# How do you solve 4x^2+40x+280=0 by completing the square?

Jul 2, 2017

You can't, unless you want to have complex numbers. If you want complex numbers, then the answer would be $x = - 5 \setminus \pm 3 i \setminus \sqrt{5}$

#### Explanation:

You can simplify the quadratic to make completing the square easier:
$4 {x}^{2} + 40 x + 280 = 0$
${x}^{2} + 10 x + 70 = 0$

Completing the square:
${x}^{2} + 10 x + 70 = 0$
${x}^{2} + 10 x = - 70$
${x}^{2} + 10 x + {\left(\frac{10}{2}\right)}^{2} = - 70 + {\left(\frac{10}{2}\right)}^{2}$
${x}^{2} + 10 x + 25 = - 70 + 25$
${\left(x + 5\right)}^{2} = - 45$

We cannot continue here, since there is no way for the above equation to be true.

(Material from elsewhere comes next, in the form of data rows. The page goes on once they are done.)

===== config.mk =====
export PLATFORM = sky130hd
export DESIGN_NAME = stopwatch_ctrl
export DESIGN_NICKNAME = d
export VERILOG_FILES = /design/src/rtl/stopwatch_ctrl.sv
export SDC_FILE = /design/constraint.sdc
export NUM_CORES = 1
export LEC_CHECK = 0
export CORE_MARGIN = 2
export CORE_UTILIZATION = 60
export CTS_CLUSTER_SIZE = 8
export DETAILED_ROUTE_END_ITERATION = 8
export PLACE_DENSITY = 0.79
export SYNTH_ARGS = -nofsm -noshare
export SYNTH_HDL_FRONTEND = slang
export SYNTH_SLANG_ARGS = --single-unit

===== constraint.sdc =====
create_clock -name clk -period 3.1 [get_ports clk]
set_input_delay 0.93 -clock clk [delete_from_list [all_inputs] [get_ports clk]]
set_output_delay 0.93 -clock clk [all_outputs]
set_load 0.03 [all_outputs]

===== src/rtl/stopwatch_ctrl.sv =====
// stopwatch_ctrl: debounces the start/stop and lap/clear keys and sequences the stopwatch counter and display.
module stopwatch_ctrl #(
  parameter int DEB_CNT        = 1000000,
  parameter int DEB_W          = 20,
  parameter int KEY_ACTIVE_LOW = 1
) (
  input  logic       clk,
  input  logic       reset_n,
  input  logic       key_start,
  input  logic       key_lap,
  input  logic       cnt_full,
  output logic       cnt_en,
  output logic       cnt_clr,
  output logic       disp_hold,
  output logic [1:0] state
);
  typedef enum logic [1:0] {IDLE = 2'b00, RUN = 2'b01, PAUSE = 2'b10, LAP = 2'b11} state_t;
  localparam logic REL = (KEY_ACTIVE_LOW != 0);
  localparam logic [DEB_W-1:0] LAST = DEB_W'(DEB_CNT - 1);
  logic [1:0] raw, s1, s2, lvl, stable, press;
  logic [DEB_W-1:0] cnt [2];
  state_t cur, nxt;
  assign raw = {key_lap, key_start};
  // index 0 = start key, index 1 = lap key; pin polarity normalised so 1 means pressed
  for (genvar k = 0; k < 2; k++) begin : g_deb
    assign lvl[k] = s2[k] ^ REL;
    always_ff @(posedge clk or negedge reset_n)
      if (!reset_n) begin
        s1[k]     <= REL;
        s2[k]     <= REL;
        stable[k] <= 1'b0;
        press[k]  <= 1'b0;
        cnt[k]    <= '0;
      end else begin
        s1[k]    <= raw[k];
        s2[k]    <= s1[k];
        press[k] <= 1'b0;
        if (lvl[k] == stable[k]) cnt[k] <= '0;
        else if (cnt[k] == LAST) begin
          stable[k] <= lvl[k];
          press[k]  <= lvl[k];
          cnt[k]    <= '0;
        end else cnt[k] <= cnt[k] + 1'b1;
      end
  end
  // start outranks lap, which outranks cnt_full; an ignored start still swallows a coincident lap
  always_comb begin
    nxt = cur;
    unique case (cur)
      IDLE:  nxt = press[0] ? RUN : IDLE;
      RUN:   nxt = press[0] ? PAUSE : press[1] ? LAP : cnt_full ? PAUSE : RUN;
      LAP:   nxt = press[0] ? PAUSE : press[1] ? RUN : cnt_full ? PAUSE : LAP;
      PAUSE: nxt = press[0] ? (cnt_full ? PAUSE : RUN) : press[1] ? IDLE : PAUSE;
    endcase
  end
  always_ff @(posedge clk or negedge reset_n)
    if (!reset_n) begin
      cur       <= IDLE;
      cnt_en    <= 1'b0;
      cnt_clr   <= 1'b0;
      disp_hold <= 1'b0;
    end else begin
      cur       <= nxt;
      cnt_en    <= (nxt == RUN) || (nxt == LAP);
      cnt_clr   <= (cur == PAUSE) && (nxt == IDLE);
      disp_hold <= (nxt == LAP);
    end
  assign state = cur;
endmodule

However, if you want to have complex numbers, we can continue:
$x + 5 = \setminus \pm \setminus \sqrt{- 45}$
$x + 5 = \setminus \pm i \setminus \sqrt{45}$
$x + 5 = \setminus \pm 3 i \setminus \sqrt{5}$
$x = - 5 \setminus \pm 3 i \setminus \sqrt{5}$